-------- Material provided

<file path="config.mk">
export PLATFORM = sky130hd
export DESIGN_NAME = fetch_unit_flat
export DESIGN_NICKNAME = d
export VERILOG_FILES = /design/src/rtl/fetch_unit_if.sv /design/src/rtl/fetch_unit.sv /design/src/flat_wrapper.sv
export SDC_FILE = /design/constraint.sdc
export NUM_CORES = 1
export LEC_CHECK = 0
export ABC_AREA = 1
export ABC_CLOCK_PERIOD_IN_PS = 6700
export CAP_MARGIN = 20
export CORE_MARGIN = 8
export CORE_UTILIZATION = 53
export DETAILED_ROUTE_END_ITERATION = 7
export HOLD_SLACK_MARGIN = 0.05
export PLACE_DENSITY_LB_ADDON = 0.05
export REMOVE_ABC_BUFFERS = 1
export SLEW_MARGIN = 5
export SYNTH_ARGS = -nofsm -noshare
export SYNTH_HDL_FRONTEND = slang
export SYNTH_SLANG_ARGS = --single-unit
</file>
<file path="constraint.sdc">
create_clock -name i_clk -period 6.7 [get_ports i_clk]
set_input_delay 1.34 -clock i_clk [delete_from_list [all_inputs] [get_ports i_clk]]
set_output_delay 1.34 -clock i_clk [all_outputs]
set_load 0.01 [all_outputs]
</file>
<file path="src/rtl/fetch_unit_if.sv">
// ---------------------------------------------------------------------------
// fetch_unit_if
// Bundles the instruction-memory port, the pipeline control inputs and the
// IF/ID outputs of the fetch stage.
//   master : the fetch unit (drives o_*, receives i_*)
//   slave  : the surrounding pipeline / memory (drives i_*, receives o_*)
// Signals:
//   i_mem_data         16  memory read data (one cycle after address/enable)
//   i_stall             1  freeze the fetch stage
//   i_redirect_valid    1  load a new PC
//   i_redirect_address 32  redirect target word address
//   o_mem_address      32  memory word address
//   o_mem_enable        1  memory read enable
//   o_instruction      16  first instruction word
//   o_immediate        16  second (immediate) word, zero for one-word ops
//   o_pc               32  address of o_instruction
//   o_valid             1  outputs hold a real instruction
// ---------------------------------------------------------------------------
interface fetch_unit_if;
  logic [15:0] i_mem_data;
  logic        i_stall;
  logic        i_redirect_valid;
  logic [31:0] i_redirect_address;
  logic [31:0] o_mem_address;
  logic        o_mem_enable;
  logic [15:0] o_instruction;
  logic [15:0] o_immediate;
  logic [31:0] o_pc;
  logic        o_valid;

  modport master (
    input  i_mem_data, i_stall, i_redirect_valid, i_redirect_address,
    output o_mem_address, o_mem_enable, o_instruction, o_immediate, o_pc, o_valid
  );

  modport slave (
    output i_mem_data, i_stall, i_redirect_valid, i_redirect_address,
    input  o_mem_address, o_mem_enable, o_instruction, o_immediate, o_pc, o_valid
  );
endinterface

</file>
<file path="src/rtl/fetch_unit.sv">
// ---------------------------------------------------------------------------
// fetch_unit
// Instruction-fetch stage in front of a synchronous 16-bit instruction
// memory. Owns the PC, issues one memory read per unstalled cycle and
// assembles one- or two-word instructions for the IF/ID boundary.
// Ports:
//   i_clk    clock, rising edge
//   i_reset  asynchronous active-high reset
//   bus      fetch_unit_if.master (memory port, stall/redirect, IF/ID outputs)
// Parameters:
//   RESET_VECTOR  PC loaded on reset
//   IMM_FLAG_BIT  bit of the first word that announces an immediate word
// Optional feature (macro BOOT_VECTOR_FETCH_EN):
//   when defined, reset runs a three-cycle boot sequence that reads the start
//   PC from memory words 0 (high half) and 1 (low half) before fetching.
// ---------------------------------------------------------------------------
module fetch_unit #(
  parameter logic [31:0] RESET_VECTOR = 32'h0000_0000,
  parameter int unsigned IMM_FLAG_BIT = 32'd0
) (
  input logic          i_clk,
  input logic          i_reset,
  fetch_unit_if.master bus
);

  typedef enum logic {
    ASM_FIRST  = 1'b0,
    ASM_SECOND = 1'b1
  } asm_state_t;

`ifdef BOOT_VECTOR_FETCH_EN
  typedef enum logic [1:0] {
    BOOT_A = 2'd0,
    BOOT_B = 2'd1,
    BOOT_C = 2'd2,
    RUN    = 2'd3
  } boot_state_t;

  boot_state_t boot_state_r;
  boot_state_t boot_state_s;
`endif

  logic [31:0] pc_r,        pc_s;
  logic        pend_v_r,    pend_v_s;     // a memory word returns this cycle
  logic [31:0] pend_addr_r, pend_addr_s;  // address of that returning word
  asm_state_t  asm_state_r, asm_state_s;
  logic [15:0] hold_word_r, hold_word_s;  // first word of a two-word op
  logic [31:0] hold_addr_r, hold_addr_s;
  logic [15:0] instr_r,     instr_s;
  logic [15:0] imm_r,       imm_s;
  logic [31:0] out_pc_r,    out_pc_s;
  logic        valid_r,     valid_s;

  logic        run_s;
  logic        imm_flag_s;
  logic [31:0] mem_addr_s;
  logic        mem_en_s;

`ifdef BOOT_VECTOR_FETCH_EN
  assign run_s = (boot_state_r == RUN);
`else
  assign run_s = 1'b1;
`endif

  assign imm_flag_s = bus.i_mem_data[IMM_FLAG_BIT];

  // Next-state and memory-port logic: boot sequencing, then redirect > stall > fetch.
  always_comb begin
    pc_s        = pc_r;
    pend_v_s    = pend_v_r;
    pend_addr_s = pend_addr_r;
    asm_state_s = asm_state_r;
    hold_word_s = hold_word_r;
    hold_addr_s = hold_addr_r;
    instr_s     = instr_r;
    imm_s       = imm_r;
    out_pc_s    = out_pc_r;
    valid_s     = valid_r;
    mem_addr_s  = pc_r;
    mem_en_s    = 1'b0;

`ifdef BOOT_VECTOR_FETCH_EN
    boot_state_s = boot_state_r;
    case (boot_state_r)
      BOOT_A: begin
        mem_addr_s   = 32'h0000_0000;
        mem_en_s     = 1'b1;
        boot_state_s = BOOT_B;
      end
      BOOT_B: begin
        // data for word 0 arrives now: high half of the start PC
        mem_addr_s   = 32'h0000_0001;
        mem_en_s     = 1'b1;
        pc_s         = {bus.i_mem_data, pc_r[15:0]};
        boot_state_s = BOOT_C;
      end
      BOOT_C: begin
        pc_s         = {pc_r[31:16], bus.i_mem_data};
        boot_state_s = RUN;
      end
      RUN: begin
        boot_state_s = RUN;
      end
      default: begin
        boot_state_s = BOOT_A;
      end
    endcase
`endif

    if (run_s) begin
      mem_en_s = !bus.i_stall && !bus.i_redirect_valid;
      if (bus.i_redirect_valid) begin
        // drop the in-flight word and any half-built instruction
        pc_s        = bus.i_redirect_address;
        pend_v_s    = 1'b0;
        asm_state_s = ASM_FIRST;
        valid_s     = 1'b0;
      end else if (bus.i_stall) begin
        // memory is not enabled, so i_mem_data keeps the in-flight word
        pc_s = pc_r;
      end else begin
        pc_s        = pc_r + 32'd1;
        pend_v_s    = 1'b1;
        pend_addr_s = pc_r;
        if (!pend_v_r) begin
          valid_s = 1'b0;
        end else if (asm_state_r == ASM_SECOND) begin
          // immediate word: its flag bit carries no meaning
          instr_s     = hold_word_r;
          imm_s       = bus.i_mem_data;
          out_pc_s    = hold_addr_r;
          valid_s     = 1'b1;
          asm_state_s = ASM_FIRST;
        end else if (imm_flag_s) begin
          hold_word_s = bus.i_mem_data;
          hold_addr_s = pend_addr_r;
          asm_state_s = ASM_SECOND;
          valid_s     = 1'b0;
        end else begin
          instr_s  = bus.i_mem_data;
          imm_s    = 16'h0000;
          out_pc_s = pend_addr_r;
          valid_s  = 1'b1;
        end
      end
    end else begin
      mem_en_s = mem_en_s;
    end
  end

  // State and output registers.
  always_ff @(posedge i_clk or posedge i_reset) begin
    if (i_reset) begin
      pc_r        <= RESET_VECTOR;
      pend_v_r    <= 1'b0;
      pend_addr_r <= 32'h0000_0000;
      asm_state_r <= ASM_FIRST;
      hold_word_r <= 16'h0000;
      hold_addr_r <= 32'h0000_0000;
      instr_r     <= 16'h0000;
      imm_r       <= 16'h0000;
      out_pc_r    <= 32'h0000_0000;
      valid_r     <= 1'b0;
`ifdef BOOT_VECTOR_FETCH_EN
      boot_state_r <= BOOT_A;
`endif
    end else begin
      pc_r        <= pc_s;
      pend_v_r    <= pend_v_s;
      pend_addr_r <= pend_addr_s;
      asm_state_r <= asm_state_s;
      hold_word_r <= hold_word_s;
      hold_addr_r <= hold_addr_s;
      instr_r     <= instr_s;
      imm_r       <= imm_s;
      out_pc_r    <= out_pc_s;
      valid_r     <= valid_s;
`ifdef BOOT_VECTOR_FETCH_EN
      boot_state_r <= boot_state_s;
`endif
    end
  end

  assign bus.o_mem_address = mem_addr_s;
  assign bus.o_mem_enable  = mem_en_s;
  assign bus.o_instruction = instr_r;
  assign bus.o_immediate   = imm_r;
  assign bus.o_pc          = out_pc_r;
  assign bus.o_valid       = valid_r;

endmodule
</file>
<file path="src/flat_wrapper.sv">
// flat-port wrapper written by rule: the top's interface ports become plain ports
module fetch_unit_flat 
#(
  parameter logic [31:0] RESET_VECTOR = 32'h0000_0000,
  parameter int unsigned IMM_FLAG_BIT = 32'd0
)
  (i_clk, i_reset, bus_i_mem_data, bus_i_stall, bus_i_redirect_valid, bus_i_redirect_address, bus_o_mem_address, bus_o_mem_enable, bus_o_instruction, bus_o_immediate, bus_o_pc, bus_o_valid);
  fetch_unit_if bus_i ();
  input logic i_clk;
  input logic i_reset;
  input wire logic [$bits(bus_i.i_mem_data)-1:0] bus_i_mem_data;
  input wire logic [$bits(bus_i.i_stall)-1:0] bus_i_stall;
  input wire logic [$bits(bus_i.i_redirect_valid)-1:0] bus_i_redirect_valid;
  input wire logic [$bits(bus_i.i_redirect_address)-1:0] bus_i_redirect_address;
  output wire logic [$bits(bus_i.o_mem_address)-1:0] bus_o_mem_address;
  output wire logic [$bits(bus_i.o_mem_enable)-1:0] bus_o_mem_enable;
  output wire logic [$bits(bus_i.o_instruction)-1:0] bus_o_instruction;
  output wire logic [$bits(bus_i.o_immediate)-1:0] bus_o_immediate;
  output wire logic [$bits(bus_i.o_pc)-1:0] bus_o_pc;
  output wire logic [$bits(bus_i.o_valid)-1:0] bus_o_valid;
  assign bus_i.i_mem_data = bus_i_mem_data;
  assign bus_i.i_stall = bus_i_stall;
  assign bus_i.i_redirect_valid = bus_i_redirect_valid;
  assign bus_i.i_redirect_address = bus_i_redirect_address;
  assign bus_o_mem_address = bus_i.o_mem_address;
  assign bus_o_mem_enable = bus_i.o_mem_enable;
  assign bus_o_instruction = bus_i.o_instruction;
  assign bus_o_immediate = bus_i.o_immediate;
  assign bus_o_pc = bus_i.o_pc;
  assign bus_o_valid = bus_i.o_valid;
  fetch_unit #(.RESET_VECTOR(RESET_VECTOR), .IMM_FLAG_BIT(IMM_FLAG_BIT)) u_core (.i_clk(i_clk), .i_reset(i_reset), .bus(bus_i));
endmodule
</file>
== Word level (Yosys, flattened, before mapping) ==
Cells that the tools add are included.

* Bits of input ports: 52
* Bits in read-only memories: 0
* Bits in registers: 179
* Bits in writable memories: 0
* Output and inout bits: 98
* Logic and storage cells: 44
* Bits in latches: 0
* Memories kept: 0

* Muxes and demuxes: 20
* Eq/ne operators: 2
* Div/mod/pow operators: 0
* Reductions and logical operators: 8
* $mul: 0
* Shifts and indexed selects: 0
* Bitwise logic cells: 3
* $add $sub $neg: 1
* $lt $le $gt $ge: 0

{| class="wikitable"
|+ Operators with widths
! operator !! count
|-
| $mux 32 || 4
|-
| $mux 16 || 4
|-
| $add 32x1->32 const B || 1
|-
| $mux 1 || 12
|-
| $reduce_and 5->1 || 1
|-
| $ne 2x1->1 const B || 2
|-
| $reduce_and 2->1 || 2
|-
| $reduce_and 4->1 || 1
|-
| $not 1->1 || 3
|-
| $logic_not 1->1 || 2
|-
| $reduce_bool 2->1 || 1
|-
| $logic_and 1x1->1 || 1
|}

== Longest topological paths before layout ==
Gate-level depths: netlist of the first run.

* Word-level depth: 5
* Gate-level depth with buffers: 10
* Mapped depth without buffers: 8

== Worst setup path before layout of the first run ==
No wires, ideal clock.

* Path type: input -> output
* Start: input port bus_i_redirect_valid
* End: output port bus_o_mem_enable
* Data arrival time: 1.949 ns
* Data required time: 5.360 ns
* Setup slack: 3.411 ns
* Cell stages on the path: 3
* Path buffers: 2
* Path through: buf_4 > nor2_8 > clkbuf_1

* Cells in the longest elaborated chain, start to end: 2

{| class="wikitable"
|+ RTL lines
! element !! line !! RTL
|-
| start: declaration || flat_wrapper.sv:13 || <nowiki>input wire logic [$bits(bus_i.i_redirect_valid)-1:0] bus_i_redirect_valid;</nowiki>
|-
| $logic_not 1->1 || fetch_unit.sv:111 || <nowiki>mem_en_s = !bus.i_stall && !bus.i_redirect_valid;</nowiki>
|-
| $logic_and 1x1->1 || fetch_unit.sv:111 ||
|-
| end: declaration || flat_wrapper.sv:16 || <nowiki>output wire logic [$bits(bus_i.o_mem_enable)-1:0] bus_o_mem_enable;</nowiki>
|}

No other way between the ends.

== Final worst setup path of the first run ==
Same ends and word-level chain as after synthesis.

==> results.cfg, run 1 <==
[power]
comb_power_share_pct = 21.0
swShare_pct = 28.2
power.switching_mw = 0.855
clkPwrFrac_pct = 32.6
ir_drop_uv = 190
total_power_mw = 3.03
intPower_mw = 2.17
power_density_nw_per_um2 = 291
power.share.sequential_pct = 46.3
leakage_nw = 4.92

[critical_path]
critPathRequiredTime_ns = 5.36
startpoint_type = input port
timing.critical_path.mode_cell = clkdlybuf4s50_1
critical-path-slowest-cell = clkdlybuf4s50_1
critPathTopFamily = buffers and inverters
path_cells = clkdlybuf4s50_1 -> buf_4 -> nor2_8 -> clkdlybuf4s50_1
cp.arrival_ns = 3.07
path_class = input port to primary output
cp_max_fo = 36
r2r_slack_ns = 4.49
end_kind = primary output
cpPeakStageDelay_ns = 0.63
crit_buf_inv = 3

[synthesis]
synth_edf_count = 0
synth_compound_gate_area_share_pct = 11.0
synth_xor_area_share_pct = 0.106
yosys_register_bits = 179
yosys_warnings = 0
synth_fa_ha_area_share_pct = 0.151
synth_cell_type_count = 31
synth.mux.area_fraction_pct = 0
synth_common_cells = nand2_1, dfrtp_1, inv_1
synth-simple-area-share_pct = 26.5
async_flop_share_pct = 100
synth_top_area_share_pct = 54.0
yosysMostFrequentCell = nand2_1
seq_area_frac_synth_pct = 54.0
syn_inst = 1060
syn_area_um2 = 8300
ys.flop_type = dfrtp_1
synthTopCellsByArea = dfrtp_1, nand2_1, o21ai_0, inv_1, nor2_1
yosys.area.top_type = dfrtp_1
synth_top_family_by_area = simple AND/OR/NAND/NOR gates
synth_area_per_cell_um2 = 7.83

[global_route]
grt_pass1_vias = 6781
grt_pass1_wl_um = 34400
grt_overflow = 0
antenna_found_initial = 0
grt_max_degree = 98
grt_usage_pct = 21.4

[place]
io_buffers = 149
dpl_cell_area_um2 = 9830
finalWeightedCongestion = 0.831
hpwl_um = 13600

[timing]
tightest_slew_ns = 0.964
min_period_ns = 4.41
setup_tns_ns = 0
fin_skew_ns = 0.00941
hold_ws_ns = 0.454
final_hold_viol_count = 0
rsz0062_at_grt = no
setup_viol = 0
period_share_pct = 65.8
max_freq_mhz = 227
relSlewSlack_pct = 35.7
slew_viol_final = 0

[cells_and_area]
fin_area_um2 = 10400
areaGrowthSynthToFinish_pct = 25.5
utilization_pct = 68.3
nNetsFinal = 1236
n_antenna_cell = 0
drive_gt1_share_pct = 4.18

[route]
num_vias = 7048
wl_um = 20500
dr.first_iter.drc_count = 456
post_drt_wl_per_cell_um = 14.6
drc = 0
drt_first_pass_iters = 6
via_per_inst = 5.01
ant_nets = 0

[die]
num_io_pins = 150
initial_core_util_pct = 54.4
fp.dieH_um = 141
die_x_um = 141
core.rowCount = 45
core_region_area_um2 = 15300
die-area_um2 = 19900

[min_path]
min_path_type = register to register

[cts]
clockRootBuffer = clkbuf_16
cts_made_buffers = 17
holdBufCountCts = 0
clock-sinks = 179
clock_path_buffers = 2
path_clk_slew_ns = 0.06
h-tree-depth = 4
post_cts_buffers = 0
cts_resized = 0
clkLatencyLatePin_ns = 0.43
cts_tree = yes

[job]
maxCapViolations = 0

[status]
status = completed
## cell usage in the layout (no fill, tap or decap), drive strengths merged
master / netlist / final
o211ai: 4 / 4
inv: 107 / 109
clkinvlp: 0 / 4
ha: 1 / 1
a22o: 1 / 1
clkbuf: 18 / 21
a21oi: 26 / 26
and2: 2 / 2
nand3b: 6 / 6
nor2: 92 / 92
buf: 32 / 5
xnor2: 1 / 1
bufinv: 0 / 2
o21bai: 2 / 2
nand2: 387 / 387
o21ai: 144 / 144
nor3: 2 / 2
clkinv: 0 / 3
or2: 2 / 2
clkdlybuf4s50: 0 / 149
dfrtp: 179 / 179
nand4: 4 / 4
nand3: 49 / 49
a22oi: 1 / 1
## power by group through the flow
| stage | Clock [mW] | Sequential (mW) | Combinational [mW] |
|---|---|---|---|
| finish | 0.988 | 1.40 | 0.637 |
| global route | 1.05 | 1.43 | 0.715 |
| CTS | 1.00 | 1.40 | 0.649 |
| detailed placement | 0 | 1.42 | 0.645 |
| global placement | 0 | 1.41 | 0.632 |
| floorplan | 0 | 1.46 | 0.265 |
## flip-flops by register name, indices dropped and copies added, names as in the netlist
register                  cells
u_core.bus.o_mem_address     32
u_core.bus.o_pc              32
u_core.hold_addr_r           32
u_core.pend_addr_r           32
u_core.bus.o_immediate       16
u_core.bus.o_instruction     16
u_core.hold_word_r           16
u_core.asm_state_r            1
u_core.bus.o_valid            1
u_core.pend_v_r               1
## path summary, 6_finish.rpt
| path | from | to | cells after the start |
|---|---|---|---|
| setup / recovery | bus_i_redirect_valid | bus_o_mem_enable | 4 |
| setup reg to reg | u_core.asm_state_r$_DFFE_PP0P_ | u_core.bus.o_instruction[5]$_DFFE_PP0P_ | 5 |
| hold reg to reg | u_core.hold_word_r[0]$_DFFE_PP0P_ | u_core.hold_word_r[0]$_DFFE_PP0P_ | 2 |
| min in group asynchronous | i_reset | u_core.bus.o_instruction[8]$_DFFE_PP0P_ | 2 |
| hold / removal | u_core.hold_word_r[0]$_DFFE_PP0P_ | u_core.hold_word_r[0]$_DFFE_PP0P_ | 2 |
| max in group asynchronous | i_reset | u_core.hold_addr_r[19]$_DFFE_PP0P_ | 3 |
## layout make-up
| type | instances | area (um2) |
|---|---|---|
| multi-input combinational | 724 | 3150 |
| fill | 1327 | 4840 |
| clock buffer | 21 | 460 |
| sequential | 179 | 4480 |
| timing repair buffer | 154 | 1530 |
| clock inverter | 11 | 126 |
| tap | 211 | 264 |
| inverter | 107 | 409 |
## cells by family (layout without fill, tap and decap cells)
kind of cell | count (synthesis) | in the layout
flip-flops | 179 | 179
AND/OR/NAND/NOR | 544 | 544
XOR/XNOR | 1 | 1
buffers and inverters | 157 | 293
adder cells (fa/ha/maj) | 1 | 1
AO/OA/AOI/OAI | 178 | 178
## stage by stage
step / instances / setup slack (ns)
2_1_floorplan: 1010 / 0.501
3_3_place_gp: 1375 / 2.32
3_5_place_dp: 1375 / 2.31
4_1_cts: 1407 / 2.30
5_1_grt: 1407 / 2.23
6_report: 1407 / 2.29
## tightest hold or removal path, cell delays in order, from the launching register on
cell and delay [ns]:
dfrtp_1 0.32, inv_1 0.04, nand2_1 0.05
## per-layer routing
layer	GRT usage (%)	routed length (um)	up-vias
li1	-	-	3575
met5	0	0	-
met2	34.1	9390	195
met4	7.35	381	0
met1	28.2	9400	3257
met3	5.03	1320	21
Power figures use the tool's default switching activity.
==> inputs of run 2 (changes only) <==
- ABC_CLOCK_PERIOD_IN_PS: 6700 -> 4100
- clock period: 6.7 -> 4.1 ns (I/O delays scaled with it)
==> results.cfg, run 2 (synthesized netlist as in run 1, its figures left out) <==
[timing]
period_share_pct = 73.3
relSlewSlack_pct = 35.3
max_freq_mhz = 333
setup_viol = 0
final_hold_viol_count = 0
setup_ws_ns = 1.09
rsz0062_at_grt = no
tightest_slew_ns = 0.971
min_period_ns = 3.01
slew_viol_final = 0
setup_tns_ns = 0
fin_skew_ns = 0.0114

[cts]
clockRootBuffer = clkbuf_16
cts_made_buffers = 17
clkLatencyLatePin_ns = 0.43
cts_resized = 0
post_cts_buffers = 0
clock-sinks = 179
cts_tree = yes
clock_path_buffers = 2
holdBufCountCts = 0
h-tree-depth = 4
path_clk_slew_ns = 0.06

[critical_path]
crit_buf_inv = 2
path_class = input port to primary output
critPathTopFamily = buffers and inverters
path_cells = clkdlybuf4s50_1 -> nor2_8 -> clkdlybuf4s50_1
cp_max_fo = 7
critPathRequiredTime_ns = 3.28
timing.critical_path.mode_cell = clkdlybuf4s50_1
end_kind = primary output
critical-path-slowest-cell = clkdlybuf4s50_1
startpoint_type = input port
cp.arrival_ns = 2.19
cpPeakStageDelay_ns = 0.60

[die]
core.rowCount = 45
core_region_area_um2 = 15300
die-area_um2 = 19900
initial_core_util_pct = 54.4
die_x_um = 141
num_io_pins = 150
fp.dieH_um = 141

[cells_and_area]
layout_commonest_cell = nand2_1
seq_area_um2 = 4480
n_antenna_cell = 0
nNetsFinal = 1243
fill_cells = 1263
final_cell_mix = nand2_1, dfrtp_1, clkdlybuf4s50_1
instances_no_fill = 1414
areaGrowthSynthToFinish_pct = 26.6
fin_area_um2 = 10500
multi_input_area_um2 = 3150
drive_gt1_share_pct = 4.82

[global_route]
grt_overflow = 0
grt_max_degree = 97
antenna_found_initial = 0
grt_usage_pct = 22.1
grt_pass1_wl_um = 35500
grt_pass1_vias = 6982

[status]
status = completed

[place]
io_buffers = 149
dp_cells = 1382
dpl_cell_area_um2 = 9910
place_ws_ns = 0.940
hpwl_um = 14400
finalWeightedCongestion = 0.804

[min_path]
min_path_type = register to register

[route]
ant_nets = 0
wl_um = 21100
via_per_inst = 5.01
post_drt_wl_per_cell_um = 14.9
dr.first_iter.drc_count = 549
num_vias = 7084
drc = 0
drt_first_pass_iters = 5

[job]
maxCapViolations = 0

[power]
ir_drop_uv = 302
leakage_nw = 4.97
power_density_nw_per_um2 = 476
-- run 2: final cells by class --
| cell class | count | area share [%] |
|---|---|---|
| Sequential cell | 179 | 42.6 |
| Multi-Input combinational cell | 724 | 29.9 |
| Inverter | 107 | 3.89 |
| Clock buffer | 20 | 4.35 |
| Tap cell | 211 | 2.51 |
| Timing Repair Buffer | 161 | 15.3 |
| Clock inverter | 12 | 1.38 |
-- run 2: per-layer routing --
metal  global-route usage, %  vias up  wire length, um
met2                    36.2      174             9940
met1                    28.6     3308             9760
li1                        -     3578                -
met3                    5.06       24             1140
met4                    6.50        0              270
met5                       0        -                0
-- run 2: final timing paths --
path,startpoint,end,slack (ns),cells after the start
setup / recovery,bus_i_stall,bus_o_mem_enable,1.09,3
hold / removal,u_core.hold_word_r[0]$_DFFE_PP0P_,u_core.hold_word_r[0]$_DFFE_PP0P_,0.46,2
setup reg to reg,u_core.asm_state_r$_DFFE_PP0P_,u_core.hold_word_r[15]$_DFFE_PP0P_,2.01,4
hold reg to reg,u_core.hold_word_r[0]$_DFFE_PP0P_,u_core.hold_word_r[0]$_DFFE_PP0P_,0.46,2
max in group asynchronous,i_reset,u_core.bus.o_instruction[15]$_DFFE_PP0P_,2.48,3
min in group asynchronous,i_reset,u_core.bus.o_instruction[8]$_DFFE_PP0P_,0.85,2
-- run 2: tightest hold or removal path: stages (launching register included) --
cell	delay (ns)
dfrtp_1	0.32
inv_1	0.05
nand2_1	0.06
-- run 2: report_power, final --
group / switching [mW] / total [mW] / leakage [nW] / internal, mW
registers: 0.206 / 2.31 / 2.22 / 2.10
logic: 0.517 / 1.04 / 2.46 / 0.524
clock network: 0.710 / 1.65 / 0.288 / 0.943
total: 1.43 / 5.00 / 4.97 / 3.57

----------------

Please return the lines above exactly, from the first one down to the line with "export CORE_UTILIZATION = 53", and stop after that line.

Written reply:
<file path="config.mk">
export PLATFORM = sky130hd
export DESIGN_NAME = fetch_unit_flat
export DESIGN_NICKNAME = d
export VERILOG_FILES = /design/src/rtl/fetch_unit_if.sv /design/src/rtl/fetch_unit.sv /design/src/flat_wrapper.sv
export SDC_FILE = /design/constraint.sdc
export NUM_CORES = 1
export LEC_CHECK = 0
export ABC_AREA = 1
export ABC_CLOCK_PERIOD_IN_PS = 6700
export CAP_MARGIN = 20
export CORE_MARGIN = 8
export CORE_UTILIZATION = 53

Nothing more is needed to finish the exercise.